Client version (user agent, e.g. geth/v1.11.6-stable/linux-amd64/go1.20.3)
Best block
Current difficulty
Time since "last seen"

It's definitely an interesting data source, but because it is not open source, it's hard to know the exact methodology used to produce the data. Given the metadata it has about nodes, it is probably using a p2p crawler underneath, and at least gaining information from the eth Status handshake message.

There is a node crawler embedded in geth, devp2p crawl. devp2p crawl is useful as a simple reference implementation of an ethereum crawler.

It would be interesting to build a crawler that is:

at least as good as devp2p crawl
open source, making the methodology more transparent than ethernodes

It would then be very easy to do research on the p2p network in rust, and better understand node usage trends.

How ethereum node crawlers work

Crawlers do a few main things:

Crawl a node discovery network
- In ethereum: discv4, dnsdisc (implemented in reth), discv5 (not implemented in reth yet)
Establish sessions with discovered nodes
Perform some sort of validation on the discovered nodes
- Lots of data can be easily faked or sybil-ed, and connections are easy to spin up! This is mostly an inherent property of permissionless p2p networks, like DHTs.
Persist metadata obtained during the above steps

The first step is to crawl a discovery network to obtain Peer IDs and IPs to establish connections with. Ethereum can be challenging in that discv4 contains nodes from not only ethereum, but other networks as well (BSC, testnets, etc.). Reth already implements two methods to mitigate this concern:

dnsdisc, or EIP-1459, which uses public endpoints populated with network-curated peers
EIP-2124, which adds the node's fork ID to discv4 records, making it possible to filter out nodes from different networks before establishing a connection. Trying to establish connections with nodes that don't share a network wastes valuable time that can be spent crawling instead.

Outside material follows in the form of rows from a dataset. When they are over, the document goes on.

`config.mk`:
```
export PLATFORM = sky130hd
export DESIGN_NAME = lcd_read_cycle
export DESIGN_NICKNAME = d
export VERILOG_FILES = /design/src/rtl/lcd_read_cycle.sv
export SDC_FILE = /design/constraint.sdc
export NUM_CORES = 1
export LEC_CHECK = 0
export ABC_AREA = 1
export CAP_MARGIN = 20
export CELL_PAD_IN_SITES_DETAIL_PLACEMENT = 2
export CELL_PAD_IN_SITES_GLOBAL_PLACEMENT = 2
export CORE_UTILIZATION = 34
export CTS_CLUSTER_DIAMETER = 40
export CTS_CLUSTER_SIZE = 8
export DETAILED_ROUTE_END_ITERATION = 6
export DONT_BUFFER_PORTS = 1
export HOLD_SLACK_MARGIN = 0.08
export PLACE_DENSITY_LB_ADDON = 0.1
export SLEW_MARGIN = 15
export SYNTH_ARGS = -nofsm -noshare
export SYNTH_HDL_FRONTEND = slang
export SYNTH_SLANG_ARGS = --single-unit
```
`constraint.sdc`:
```
create_clock -name clk -period 2.3 [get_ports clk]
set_clock_uncertainty 0.15 [all_clocks]
set_input_delay 0.46 -clock clk [delete_from_list [all_inputs] [get_ports clk]]
set_output_delay 0.46 -clock clk [all_outputs]
set_load 0.01 [all_outputs]
```
`src/rtl/lcd_read_cycle.sv`:
```
// rtl/lcd_read_cycle.sv - HD44780 8-bit read-cycle engine with busy-flag polling
// Drives RS/RW/E for single reads or repeated BF reads until BF clears or attempts run out.

module lcd_read_cycle #(
  parameter int T_AS     = 4,
  parameter int T_EH     = 32,
  parameter int T_EL     = 32,
  parameter int POLL_MAX = 4096
) (
  input  logic       clk,
  input  logic       rst_n,
  input  logic       req,
  input  logic       req_rs,
  input  logic       req_poll,
  output logic       ready,
  output logic       bus_busy,
  output logic [7:0] rdata,
  output logic       rvalid,
  output logic       timeout,
  output logic       lcd_rs,
  output logic       lcd_rw,
  output logic       lcd_e,
  input  logic [7:0] lcd_data_in
);

  localparam int TMAX_AS_EH = (T_AS > T_EH) ? T_AS : T_EH;
  localparam int TMAX       = (TMAX_AS_EH > T_EL) ? TMAX_AS_EH : T_EL;
  localparam int CW         = (TMAX > 1) ? $clog2(TMAX) : 1;
  localparam int AW         = (POLL_MAX > 0) ? $clog2(POLL_MAX + 1) : 1;

  typedef enum logic [2:0] {
    S_IDLE,
    S_SETUP,
    S_EHIGH,
    S_ELOW,
    S_DONE
  } state_t;

  state_t        state_q, state_d;
  logic [CW-1:0] cnt_q, cnt_d;
  logic [AW-1:0] att_q, att_d;
  logic          poll_q, poll_d;
  logic [7:0]    sample_q, sample_d;
  logic          lcd_e_q, lcd_e_d;
  logic          lcd_rw_q, lcd_rw_d;
  logic          lcd_rs_q, lcd_rs_d;
  logic [7:0]    rdata_q, rdata_d;
  logic          rvalid_q, rvalid_d;
  logic          timeout_q, timeout_d;

  always_ff @(posedge clk) begin
    if (!rst_n) begin
      state_q   <= S_IDLE;
      cnt_q     <= '0;
      att_q     <= '0;
      poll_q    <= 1'b0;
      sample_q  <= 8'h00;
      lcd_e_q   <= 1'b0;
      lcd_rw_q  <= 1'b0;
      lcd_rs_q  <= 1'b0;
      rdata_q   <= 8'h00;
      rvalid_q  <= 1'b0;
      timeout_q <= 1'b0;
    end else begin
      state_q   <= state_d;
      cnt_q     <= cnt_d;
      att_q     <= att_d;
      poll_q    <= poll_d;
      sample_q  <= sample_d;
      lcd_e_q   <= lcd_e_d;
      lcd_rw_q  <= lcd_rw_d;
      lcd_rs_q  <= lcd_rs_d;
      rdata_q   <= rdata_d;
      rvalid_q  <= rvalid_d;
      timeout_q <= timeout_d;
    end
  end

  always_comb begin
    state_d   = state_q;
    cnt_d     = cnt_q;
    att_d     = att_q;
    poll_d    = poll_q;
    sample_d  = sample_q;
    lcd_e_d   = lcd_e_q;
    lcd_rw_d  = lcd_rw_q;
    lcd_rs_d  = lcd_rs_q;
    rdata_d   = rdata_q;
    rvalid_d  = 1'b0;
    timeout_d = 1'b0;

    case (state_q)
      S_IDLE: begin
        lcd_e_d  = 1'b0;
        lcd_rw_d = 1'b0;
        if (req) begin
          // Poll only makes sense on the BF/AC register.
          poll_d   = req_poll & ~req_rs;
          att_d    = AW'(1);
          lcd_rw_d = 1'b1;
          lcd_rs_d = req_rs;
          cnt_d    = CW'(T_AS - 1);
          state_d  = S_SETUP;
        end
      end

      S_SETUP: begin
        if (cnt_q == '0) begin
          lcd_e_d = 1'b1;
          cnt_d   = CW'(T_EH - 1);
          state_d = S_EHIGH;
        end else begin
          cnt_d = cnt_q - CW'(1);
        end
      end

      S_EHIGH: begin
        if (cnt_q == '0) begin
          sample_d = lcd_data_in;
          lcd_e_d  = 1'b0;
          cnt_d    = CW'(T_EL - 1);
          state_d  = S_ELOW;
        end else begin
          cnt_d = cnt_q - CW'(1);
        end
      end

      S_ELOW: begin
        if (cnt_q == '0) begin
          if (poll_q && sample_q[7] && (att_q < AW'(POLL_MAX))) begin
            att_d   = att_q + AW'(1);
            cnt_d   = CW'(T_AS - 1);
            state_d = S_SETUP;
          end else begin
            state_d = S_DONE;
          end
        end else begin
          cnt_d = cnt_q - CW'(1);
        end
      end

      S_DONE: begin
        rdata_d   = sample_q;
        rvalid_d  = 1'b1;
        timeout_d = poll_q & sample_q[7];
        lcd_rw_d  = 1'b0;
        lcd_rs_d  = 1'b0;
        state_d   = S_IDLE;
      end

      default: begin
        state_d = S_IDLE;
      end
    endcase
  end

  assign ready    = (state_q == S_IDLE);
  assign bus_busy = (state_q != S_IDLE);
  assign rdata    = rdata_q;
  assign rvalid   = rvalid_q;
  assign timeout  = timeout_q;
  assign lcd_rs   = lcd_rs_q;
  assign lcd_rw   = lcd_rw_q;
  assign lcd_e    = lcd_e_q;

endmodule

```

There are three steps to establishing connections once a peer is found:

Note

Everything up to this point has already been implemented in reth, and serves as an introduction to ethereum networking.
The tools to discover peers, filter those peers by network, and establish connections, can be accomplished by using existing reth networking libraries.

Once a crawler successfully establishes a connection with another node, it can perform extra validation specific to the protocol, to make it more difficult to sybil the crawler. On ethereum, this might be something like sampling some random set of block hashes. No method makes it entirely impossible to sybil the crawler, but it's worth thinking about simple strategies that can distinguish a "real" node from a fake peer on the network.

The metadata produced from the handshake can then be tracked and eventually persisted:

Timestamps
IPs
The Hello handshake message
The remote public key / peer ID
The Status handshake message
Generally, the transcript of the entire session.
maybe more??

Basic crawler MVP

Ultimately the crawler is supposed to produce a list of peers that could be considered "real" based on some set of heuristics, and allow access to the metadata in a useful way. After obtaining a stream or list of peers, the open problems are:

How should this data be structured?
- Should information be indexed somehow? For example metadata could be indexed by peer ID, or by IP.
Where should the data be stored?
- A prototype should probably store everything in-memory, but devp2p crawl for example saves to a JSON file. It's also worth thinking about how this could use a database.
How should users access this data?
- Will users primarily access the data once it's persisted, like with devp2p crawl, or should there be a network API?
- If there is an API, what will it look like? What endpoints are the most important or useful?

Timeseries tracking

It should be possible to specify a crawling interval, so network data can be stored as a timeseries. Bitnodes for example, is able to track user agents / client versions over time:

This would be useful for tracking whether or not users are upgrading to new versions of reth, and identify trends in overall reth usage. This feature would also mean the crawler surpasses all existing node trackers in functionality.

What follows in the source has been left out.